The Movie Waffler New Release Review - Love Is All You Need | The Movie Waffler

New Release Review - Love Is All You Need

An unlikely relationship blossoms in the preparations of a wedding in Italy.

Directed by: Susanne Bier
Starring: Pierce Brosnan, Trine Dyrholm, Sebastian Jessen, Molly Blixt Egelind, Kim Bodnia

Hairdresser Ida (Dyrholm) sports a blond wig, concealing the fact she has just come through chemo treatment for breast cancer, yet still awaits final results. She returns home to find her husband, Leif (Bodnia), cheating on her with a younger woman from his office. The couple's daughter, Astrid (Egelind), is about to be married in Italy, so they decide to travel there separately. At the airport, Ida crashes her car into that of Philip (Brosnan), a grumpy and misanthropic fruit magnate whose outlook is as bitter as the lemons he trades in.

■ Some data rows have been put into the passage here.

<file path="src/rtl/mem_stage_lsu.sv">
// MEM-stage load/store unit: steers byte/half/word lanes onto a req/ack data bus and stalls the pipeline until the access completes.
// Optional build macro MISALIGN_TRAP_EN: trap misaligned half/word accesses instead of truncating the address.
module mem_stage_lsu #(
    parameter int unsigned TIMEOUT_CYCLES = 255
) (
    input  logic        clk,
    input  logic        rst,
    input  logic        MemReadM,
    input  logic        MemWriteM,
    input  logic [2:0]  funct3M,
    input  logic [31:0] ALUResultM,
    input  logic [31:0] WriteDataM,
    output logic [31:0] ReadDataM,
    output logic        StallM,
    output logic        ErrM,
    output logic        MisalignM,
    output logic        dmem_req,
    output logic        dmem_we,
    output logic [31:0] dmem_addr,
    output logic [31:0] dmem_wdata,
    output logic [3:0]  dmem_be,
    input  logic        dmem_ack,
    input  logic [31:0] dmem_rdata
);

    localparam logic [1:0] S_IDLE = 2'd0;
    localparam logic [1:0] S_REQ  = 2'd1;
    localparam logic [1:0] S_DONE = 2'd2;

    // Counter only has to reach TIMEOUT_CYCLES-1 (the last REQ cycle before abort).
    localparam int CNT_W = (TIMEOUT_CYCLES > 1) ? $clog2(TIMEOUT_CYCLES) : 1;
    localparam logic [CNT_W-1:0] CNT_LAST =
        CNT_W'((TIMEOUT_CYCLES > 0) ? TIMEOUT_CYCLES - 1 : 0);

`ifdef MISALIGN_TRAP_EN
    localparam bit TRAP_EN = 1'b1;
`else
    localparam bit TRAP_EN = 1'b0;
`endif

    logic [1:0]       state_q, state_d;
    logic [CNT_W-1:0] cnt_q;
    logic             req_q, we_q, err_q, mis_q;
    logic [31:0]      addr_q, wdata_q, rdata_q;
    logic [3:0]       be_q;
    logic [2:0]       f3_q;
    logic [1:0]       off_q;

    logic        access, byte_acc, half_acc, misalign, trap_now, timeout_hit;
    logic [3:0]  be_d;
    logic [31:0] wdata_d, load_ext;
    logic [7:0]  byte_sel;
    logic [15:0] half_sel;

    assign access = MemReadM | MemWriteM;

    // Size decode: a store wins when both strobes are high; unknown funct3 falls back to word.
    always_comb begin
        byte_acc = 1'b0;
        half_acc = 1'b0;
        if (MemWriteM) begin
            byte_acc = (funct3M == 3'b000);
            half_acc = (funct3M == 3'b001);
        end else begin
            byte_acc = (funct3M == 3'b000) || (funct3M == 3'b100);
            half_acc = (funct3M == 3'b001) || (funct3M == 3'b101);
        end
    end

    always_comb begin
        be_d    = 4'hF;
        wdata_d = WriteDataM;
        if (MemWriteM) begin
            if (byte_acc) begin
                be_d    = 4'b0001 << ALUResultM[1:0];
                wdata_d = {4{WriteDataM[7:0]}};
            end else if (half_acc) begin
                be_d    = ALUResultM[1] ? 4'b1100 : 4'b0011;
                wdata_d = {2{WriteDataM[15:0]}};
            end
        end
    end

    assign misalign    = half_acc ? ALUResultM[0] : (!byte_acc && (ALUResultM[1:0] != 2'b00));
    assign trap_now    = TRAP_EN && misalign;
    assign timeout_hit = (TIMEOUT_CYCLES != 0) && (cnt_q == CNT_LAST);

    always_comb begin
        case (off_q)
            2'd0:    byte_sel = dmem_rdata[7:0];
            2'd1:    byte_sel = dmem_rdata[15:8];
            2'd2:    byte_sel = dmem_rdata[23:16];
            default: byte_sel = dmem_rdata[31:24];
        endcase
        half_sel = off_q[1] ? dmem_rdata[31:16] : dmem_rdata[15:0];
        case (f3_q)
            3'b000:  load_ext = {{24{byte_sel[7]}}, byte_sel};
            3'b100:  load_ext = {24'b0, byte_sel};
            3'b001:  load_ext = {{16{half_sel[15]}}, half_sel};
            3'b101:  load_ext = {16'b0, half_sel};
            default: load_ext = dmem_rdata;
        endcase
    end

    always_comb begin
        state_d = state_q;
        case (state_q)
            S_IDLE:  if (access) state_d = trap_now ? S_DONE : S_REQ;
            S_REQ:   if (dmem_ack || timeout_hit) state_d = S_DONE;
            S_DONE:  state_d = S_IDLE;
            default: state_d = S_IDLE;
        endcase
    end

    always_ff @(posedge clk or posedge rst) begin
        if (rst) begin
            state_q <= S_IDLE;
            cnt_q   <= '0;
            req_q   <= 1'b0;
            we_q    <= 1'b0;
            addr_q  <= '0;
            wdata_q <= '0;
            be_q    <= '0;
            f3_q    <= '0;
            off_q   <= '0;
            rdata_q <= '0;
            err_q   <= 1'b0;
            mis_q   <= 1'b0;
        end else begin
            state_q <= state_d;
            err_q   <= 1'b0;
            mis_q   <= 1'b0;
            case (state_q)
                S_IDLE: begin
                    if (access && trap_now) begin
                        mis_q   <= 1'b1;
                        rdata_q <= '0;
                    end else if (access) begin
                        req_q   <= 1'b1;
                        we_q    <= MemWriteM;
                        addr_q  <= {ALUResultM[31:2], 2'b00};
                        wdata_q <= wdata_d;
                        be_q    <= be_d;
                        f3_q    <= funct3M;
                        off_q   <= ALUResultM[1:0];
                        cnt_q   <= '0;
                    end
                end
                S_REQ: begin
                    if (dmem_ack) begin
                        req_q <= 1'b0;
                        if (!we_q) rdata_q <= load_ext;
                    end else if (timeout_hit) begin
                        req_q   <= 1'b0;
                        rdata_q <= '0;
                        err_q   <= 1'b1;
                    end else begin
                        cnt_q <= cnt_q + 1'b1;
                    end
                end
                default: ;
            endcase
        end
    end

    assign StallM     = !rst && access && (state_q != S_DONE);
    assign ReadDataM  = rdata_q;
    assign ErrM       = err_q;
    assign MisalignM  = mis_q;
    assign dmem_req   = req_q;
    assign dmem_we    = we_q;
    assign dmem_addr  = addr_q;
    assign dmem_wdata = wdata_q;
    assign dmem_be    = be_q;

endmodule

</file>
<file path="config.mk">
export PLATFORM = sky130hd
export DESIGN_NAME = mem_stage_lsu
export DESIGN_NICKNAME = d
export VERILOG_FILES = /design/src/rtl/mem_stage_lsu.sv
export SDC_FILE = /design/constraint.sdc
export NUM_CORES = 1
export LEC_CHECK = 0
export CAP_MARGIN = 40
export CORE_MARGIN = 10
export CORE_UTILIZATION = 40
export DETAILED_ROUTE_END_ITERATION = 7
export PLACE_DENSITY_LB_ADDON = 0.2
export SLEW_MARGIN = 20
export SYNTH_ARGS = -nofsm -noshare
export SYNTH_HDL_FRONTEND = slang
export SYNTH_SLANG_ARGS = --single-unit
</file>
<file path="constraint.sdc">
create_clock -name clk -period 4.1 [get_ports clk]
set_clock_uncertainty 0.05 [all_clocks]
set_input_delay 0.82 -clock clk [delete_from_list [all_inputs] [get_ports clk]]
set_output_delay 0.82 -clock clk [all_outputs]
set_load 0.005 [all_outputs]
</file>
# Word level (Yosys, flattened, before mapping)
# Index checks and enable logic that the tools add are counted.
# word_totals
register_bits	116
inputBits	104
out_inout_bits	105
wordCells	77
# classes
addsub	1
n_eq_ne	17
n_shift	1
muxes	29
bitwise	1
reduce_logical	17
# op_table
cell	n
$mux 32	6
$pmux 32 s4	1
$mux 8	3
$pmux 8 s3	1
$mux 16	1
$mux 4	4
$pmux 8 s2	1
$eq 3x3->1 const B	4
$ne 2x2->1 const B	6
$add 8x1->8 const B	1
$eq 8x8->1 const B	1
$mux 1	8
$eq 3x1->1 const B	2
$logic_not 3->1	2
$reduce_and 3->1	2
$eq 2x1->1 const B	2
$logic_not 2->1	2
$mux 2	2
$pmux 2 s2	1
$reduce_and 2->1	2
$reduce_and 4->1	1
$reduce_bool 2->1	2
$shl 1x2->4 const A	1
$logic_or 1x1->1	3
6 further kinds	7

# Logic depth before layout (Yosys ltp)
# Gate-level depths: netlist of run 1.
# depth
depth_word	6
depth_mapped	8
ltp_nobuf	7

# Least setup slack after synthesis of run 1
# Ideal clock, no wire load.
# synth_timing
path_type	input to register
from	in dmem_rdata[15]
to	reg rdata_q[10], in the netlist ReadDataM[10]
setup_ps	122
arrival_ps	1912
required_ps	3928
path_slack_ps	2017
stages	5
path_buffers	0
path_cell_list	mux2_4 mux2_2 a21oi_2 o21ai_1 a32o_1
# synth_via
elab_chain_len	4
# synth_lines
element	line_no	text
start: declaration	23	input logic [31:0] dmem_rdata
$pmux 8 s3	89	case (off_q)
$pmux 32 s4	96	case (f3_q)
$mux 32	152	if (!we_q) rdata_q <= load_ext;
$mux 32	150	if (dmem_ack) begin
end signal: assignment	152	
end: declaration	44	logic [31:0] addr_q, wdata_q, rdata_q;
# Every way passes these cells. The select of a mux whose other input is x is not followed.
# A chain may end at the register's enable or synchronous reset.

# Worst setup path in the final report of run 1
# layout_timing
from	in MemWriteM
to	out StallM
# layout_via
elab_chain_len	3
# layout_lines
element	line_no	text
start: declaration	9	input logic MemWriteM,
$or 1x1->1	55	assign access = MemReadM | MemWriteM;
$logic_and 1x1->1 (2 in a row)	166	assign StallM = !rst && access && (state_q != S_DONE);
end: declaration	14	output logic StallM,
# Every way passes these cells.

==> impl_results.html, run 1 <==
<table>
<tr><th>Metric</th><th>Value</th></tr>
<tr><th colspan="2">Setup path</th></tr>
<tr><td>Reg-to-reg critical path endpoint</td><td>ReadDataM[10]</td></tr>
<tr><td>Slowest cell on the critical path</td><td>sky130_fd_sc_hd__clkdlybuf4s50_1</td></tr>
<tr><td>Critical Path Start Type</td><td>input pin</td></tr>
<tr><td>Crit path largest cell delay</td><td>approximately 0.60 ns</td></tr>
<tr><td>Arrival time at the worst endpoint</td><td>between 2 and 2.5 ns</td></tr>
<tr><td>Reg2reg setup slack</td><td>1.73 ns</td></tr>
<tr><td>Number of cells traversed by the worst register-to-register path</td><td>5</td></tr>
<tr><td>Worst Setup EP</td><td>StallM</td></tr>
<tr><td>Worst-path cell chain</td><td>clkdlybuf4s50_1 &gt; nor2_1 &gt; nor3_1 &gt; clkdlybuf4s50_1</td></tr>
<tr><td>CP endpoint kind</td><td>primary output</td></tr>
<tr><td>Critical Path Fanout Max</td><td>4</td></tr>
<tr><td>Launching point of the worst reg2reg path</td><td>off_q[1]</td></tr>
<tr><td>Worst Path Class, Setup</td><td>input pin to primary output</td></tr>
<tr><td>Most used cell along the critical path</td><td>sky130_fd_sc_hd__clkdlybuf4s50_1</td></tr>
<tr><td>Critical Path Source</td><td>MemWriteM</td></tr>
<tr><td>Critical Path RT</td><td>about 3.2 ns</td></tr>
<tr><th colspan="2">Run</th></tr>
<tr><td>Number of maximum-capacitance violations</td><td>0</td></tr>
<tr><th colspan="2">Synth</th></tr>
<tr><td>Post-synthesis instance area</td><td>5294 um^2</td></tr>
<tr><td>Most numerous cell types in the synthesized netlist</td><td>169 x sky130_fd_sc_hd__nand2_1, 116 x sky130_fd_sc_hd__dfrtp_1, 41 x sky130_fd_sc_hd__o21ai_0</td></tr>
<tr><td>Count of synthesis-stage warnings from yosys</td><td>0</td></tr>
<tr><td>Most area-hungry cell type in the Yosys netlist</td><td>sky130_fd_sc_hd__dfrtp_1</td></tr>
<tr><td>Dominant cell by count in the synthesized netlist</td><td>sky130_fd_sc_hd__nand2_1</td></tr>
<tr><td>FFs w/ async S/R, synth</td><td>1.000</td></tr>
<tr><td>Synthesized instance count</td><td>543</td></tr>
<tr><td>Post-Synthesis Mean Instance Area</td><td>9.749 um^2</td></tr>
<tr><td>Number of synthesized register bits</td><td>116</td></tr>
<tr><td>Number of enable flip-flop cells after synthesis</td><td>0</td></tr>
<tr><td>Proportion of synthesized chip area in sequential cells</td><td>0.5483</td></tr>
<tr><td>Most used flip-flop cell after synthesis</td><td>sky130_fd_sc_hd__dfrtp_1</td></tr>
<tr><td>Most area-consuming cells after synthesis</td><td>sky130_fd_sc_hd__dfrtp_1 55%, sky130_fd_sc_hd__nand2_1 12%, sky130_fd_sc_hd__mux2i_1 6.1%</td></tr>
<tr><td>Distinct cell type count of the synthesized netlist</td><td>48</td></tr>
<tr><td>Synth top area share</td><td>0.5483</td></tr>
<tr><th colspan="2">GRT</th></tr>
<tr><td>Met3 capacity usage during global routing</td><td>0.08272</td></tr>
<tr><td>Remaining global-route overflow</td><td>0</td></tr>
<tr><td>Wire length of the first global-routing pass</td><td>26830 um</td></tr>
<tr><td>Routing usage on met1</td><td>0.2155</td></tr>
<tr><td>Overall track demand over capacity in global routing</td><td>0.1858</td></tr>
<tr><td>Met2 Track Usage GR</td><td>0.2993</td></tr>
<tr><td>Number of antenna violations at the first check in global routing</td><td>0</td></tr>
<tr><td>Pin count of the biggest net entering global routing</td><td>94</td></tr>
<tr><td>Via count of the first global-routing pass</td><td>4953</td></tr>
<tr><td>Grt peak-use layer</td><td>met2</td></tr>
<tr><th colspan="2">Power and ir drop</th></tr>
<tr><td>LEAKAGE</td><td>3.585 nW</td></tr>
<tr><td>Seq pwr share</td><td>0.350</td></tr>
<tr><td>Sw Share</td><td>0.3288</td></tr>
<tr><td>Power dissipated by switching net loads</td><td>1.893 mW</td></tr>
<tr><td>Power per unit of standard cell area</td><td>711.2 nW/um^2</td></tr>
<tr><td>Internal cell power</td><td>between 3 and 4 mW</td></tr>
<tr><td>Peak VDD IR</td><td>346.1 uV</td></tr>
<tr><td>Proportion of power drawn by combinational gates</td><td>0.417</td></tr>
<tr><td>Part of the power in the clock network</td><td>0.233</td></tr>
<tr><th colspan="2">Routing</th></tr>
<tr><td>Average vias per placed instance</td><td>5.038</td></tr>
<tr><td>Drt wl/cell</td><td>roughly 18 um</td></tr>
<tr><td>DRT Pass-1 Iters</td><td>4</td></tr>
<tr><td>Total DRC errors in the routed layout</td><td>0</td></tr>
<tr><td>Post-detailed-routing wire length</td><td>16900 um</td></tr>
<tr><td>Overall via count from detail_route</td><td>4670</td></tr>
<tr><td>Iter 0 DRT Violations</td><td>297</td></tr>
<tr><td>Number of routed nets with antenna violations</td><td>0</td></tr>
<tr><th colspan="2">Clock tree</th></tr>
<tr><td>Worst-Skew Late Latency</td><td>~0.40 ns</td></tr>
<tr><td>CTS tree</td><td>yes</td></tr>
<tr><td>TritonCTS Buffers</td><td>17</td></tr>
<tr><td>Number of instances resized during post-cts repair</td><td>0</td></tr>
<tr><td>Clock tree buffer depth</td><td>2</td></tr>
<tr><td>Clock-pin transition on the worst setup and hold timing paths</td><td>about 0.050 ns</td></tr>
<tr><td>Clock H-tree levels</td><td>4</td></tr>
<tr><td>Clk Tree Root Cell</td><td>sky130_fd_sc_hd__clkbuf_16</td></tr>
<tr><td>Count of clock tree sinks</td><td>116</td></tr>
<tr><td>Number of buffers added for setup after CTS</td><td>0</td></tr>
<tr><td>Hold-fix buffers, CTS</td><td>0</td></tr>
<tr><th colspan="2">STA</th></tr>
<tr><td>Fmax</td><td>0.3177 GHz</td></tr>
<tr><td>Share of the clock period used by the worst path</td><td>0.7676</td></tr>
<tr><td>Time the final worst path needs with I/O delays and setup</td><td>roughly 3.1 ns</td></tr>
<tr><td>Final setup violation count</td><td>0</td></tr>
<tr><td>Tightest Pin Transition</td><td>about 0.80 ns</td></tr>
<tr><td>Setup TNS</td><td>0 ns</td></tr>
<tr><td>RSZ-0062 raised after global routing</td><td>false</td></tr>
<tr><td>Final Max Slew Viols</td><td>0</td></tr>
<tr><td>Hold violation count in the final report</td><td>0</td></tr>
<tr><td>Final WS setup</td><td>0.9529 ns</td></tr>
<tr><td>Slew Limit Headroom</td><td>0.4602</td></tr>
<tr><th colspan="2">Die</th></tr>
<tr><td>Count of pins on the block boundary</td><td>209</td></tr>
<tr><td>Die boundary height</td><td>135.0 um</td></tr>
<tr><td>Placement Rows</td><td>just over 40</td></tr>
<tr><td>Full die area</td><td>18240 um^2</td></tr>
<tr><td>Core Box Area</td><td>around 13000 um^2</td></tr>
<tr><td>Initial core utilization</td><td>0.4144</td></tr>
<tr><td>Die width</td><td>135.0 um</td></tr>
<tr><th colspan="2">Placement</th></tr>
<tr><td>Worst setup slack before clock tree synthesis</td><td>0.9763 ns</td></tr>
<tr><td>Final Wtd Congestion</td><td>between 0.8 and 0.9</td></tr>
<tr><td>Half-perimeter wire length of the detailed placement result</td><td>12570 um</td></tr>
<tr><td>IO buf count</td><td>about 200</td></tr>
<tr><th colspan="2">Layout</th></tr>
<tr><td>Area added between synthesis and finish</td><td>52.87%</td></tr>
<tr><td>Antenna cells</td><td>0</td></tr>
<tr><td>Number of nets in the final layout</td><td>851</td></tr>
<tr><td>Ratio of cells with drive above 1 in the final layout</td><td>0.07417</td></tr>
<tr><td>Total of fill cells in the finished design</td><td>1053</td></tr>
<tr><th colspan="2">Status</th></tr>
<tr><td>Status</td><td>completed</td></tr>
<tr><th colspan="2">Hold path</th></tr>
<tr><td>Min-Delay Path Class</td><td>flop to flop</td></tr>
</table>
## logic make-up (layout without fill, tap and decap cells)
group / after synthesis / after routing / share of synthesized area
XOR/XNOR: 4 / 4 / 0.006617
buffers and inverters: 39 / 249 / 0.03403
other: 1 / 3 / 0.0007084
multiplexers: 36 / 36 / 0.06972
AND/OR/NAND/NOR: 238 / 238 / 0.1971
AO/OA/AOI/OAI: 107 / 107 / 0.1387
adder cells (fa/ha/maj): 2 / 2 / 0.004726
flip-flops: 116 / 116 / 0.5483
## critical path: cells and delay by family
kind          cells  cell delay [ns]
buf+inv           2             1.13
simple gates      2             0.33
## layout by cell type, fill, tap and decap left out, types with 2 or more instances in the layout
cell type and instances:
sky130_fd_sc_hd__o221ai_1 2, sky130_fd_sc_hd__or2_2 2, sky130_fd_sc_hd__a21oi_1 15, sky130_fd_sc_hd__nor3b_1 2, sky130_fd_sc_hd__and3_1 5, sky130_fd_sc_hd__dfrtp_1 116, sky130_fd_sc_hd__a31o_2 2, sky130_fd_sc_hd__clkbuf_16 17
sky130_fd_sc_hd__a221o_1 21, sky130_fd_sc_hd__o21ai_1 7, sky130_fd_sc_hd__clkbuf_1 3, sky130_fd_sc_hd__xnor2_1 4, sky130_fd_sc_hd__mux2i_1 32, sky130_fd_sc_hd__nor2b_1 5, sky130_fd_sc_hd__buf_4 7, sky130_fd_sc_hd__o21ai_0 40
sky130_fd_sc_hd__nor2_1 27, sky130_fd_sc_hd__clkinv_2 5, sky130_fd_sc_hd__and4_1 2, sky130_fd_sc_hd__clkbuf_8 3, sky130_fd_sc_hd__and2_1 2, sky130_fd_sc_hd__ha_1 2, sky130_fd_sc_hd__conb_1 3, sky130_fd_sc_hd__nand2b_1 12
sky130_fd_sc_hd__inv_1 3, sky130_fd_sc_hd__nand3_1 2, sky130_fd_sc_hd__clkdlybuf4s50_1 205, sky130_fd_sc_hd__nor3_1 2, sky130_fd_sc_hd__nand2_1 169, sky130_fd_sc_hd__o21a_1 2, sky130_fd_sc_hd__buf_16 2, sky130_fd_sc_hd__a22o_1 2
sky130_fd_sc_hd__mux2_2 3, sky130_fd_sc_hd__a32o_1 8
## cell type report
type,count,area [um^2],area share
clock buffer,23,478.0,0.05906
clock inverter,6,55.05,0.006803
inverter,5,21.27,0.002628
multi-input combinational,390,2241,0.2769
sequential,116,2903,0.3587
tap,172,215.2,0.02659
timing repair buffer,215,2180,0.2693
## worst min-delay path by stage
stage | from | to | slack [ns] | depth (start not counted)
floorplan | ReadDataM[1] | ReadDataM[1] | 0.41 | 2
global route | ReadDataM[3] | ReadDataM[3] | 0.45 | 2
finish | dmem_addr[19] | dmem_addr[19] | 0.42 | 2
CTS | dmem_addr[13] | dmem_addr[13] | 0.42 | 2
detailed placement | dmem_addr[13] | dmem_addr[13] | 0.41 | 2
global placement | dmem_addr[3] | dmem_addr[3] | 0.41 | 2
## per-layer routing
metal,vias up,wire (um)
met5,-,0
met4,0,205
met3,13,1729
met2,174,8159
met1,2221,6807
li1,2262,-
## sequential cells by signal, summed over array words and instances, names as in the netlist
name	flops
off_q	2
dmem_we	1
dmem_addr	30
dmem_req	1
dmem_be	4
f3_q	3
cnt_q	8
state_q	2
dmem_wdata	32
ErrM	1
ReadDataM	32
## through the flow
step                        util  hold WS (ns)  total power [mW]  cells  area (um^2)
final                     0.6336        0.4190             5.756    927         8093
after global routing      0.6336        0.4454             6.169    927         8093
after CTS                 0.6292        0.4248             5.808    925         8038
after detailed placement  0.5875        0.4117             4.431    896         7505
after global placement    0.5863        0.4061             4.353    894         7490
after floorplan                -        0.4128             3.024    545         5301
## power groups by stage
stage / combinational [mW] / sequential (mW) / clock, mW
after floorplan: 1.05 / 1.97 / 0
after global placement: 2.35 / 2.00 / 0
after detailed placement: 2.40 / 2.03 / 0
after CTS: 2.42 / 2.02 / 1.37
after global routing: 2.65 / 2.08 / 1.44
final: 2.40 / 2.02 / 1.34
Power figures use the tool's default switching activity.
==> inputs of run 2 (changes only) <==
Clock period 4.1 ns to 2.8 ns, I/O delays scaled along.
==> run 2 against run 1 <==
Compared with the run above:
- global-route usage about the same
- combinational power grew 52%
- die area stayed put
- sequential share of layout area shrank 0.46 points
- core utilization up 0.82 points
- critical path depth did not move
- worst setup slack got worse by 0.73 ns
- non-clock buffer count rose by 6
- register-to-register slack got worse by 0.96 ns
- sequential cell count unchanged
- largest cell class unchanged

Philip just happens to be the father of the young man Ida's daughter is marrying. Reluctantly, Philip and Ida travel to Italy together. Once there, an unlikely romance blossoms between the two.
Scandinavian cinema, and its TV, has become synonymous with gritty crime dramas in recent years. The romantic comedy isn't the first genre you associate with the region, particularly Denmark, the home of such controversy courting directors as Lars Von Trier, Nicholas Winding Refn and Thomas Vinterberg. Indeed, Susanne Bier, the director of 'Love Is All You Need', is herself known for much heavier fare. The theme of coping with death runs through her work and is again present here, with Brosnan playing a man who becomes angry at the world following his wife's senseless death in a car accident.
That's not to say this is a heavy movie, far from it, but it does contain a level of substance absent from the romantic comedies Hollywood churns out. For a start, our two leads are actually likable and worth rooting for. Dyrholm feels like an everyday middle-aged woman who's been dropped into a rom-com scenario. Brosnan's character is more of a movie archetype but he manages to make the role seem fresh. The Irishman is a very under-rated actor, possibly because he doesn't take himself too seriously, but he possesses a range he rarely receives credit for. In the over-looked 2006 western, 'Seraphim Falls' he delivered a stunning dramatic performance and here he shows just how good his comic timing is.
Apart from a disappointingly predictable ending, 'LIAYN' is a charming rom-com aimed at middle-aged viewers but accessible to all but those too ignorant to read subtitles.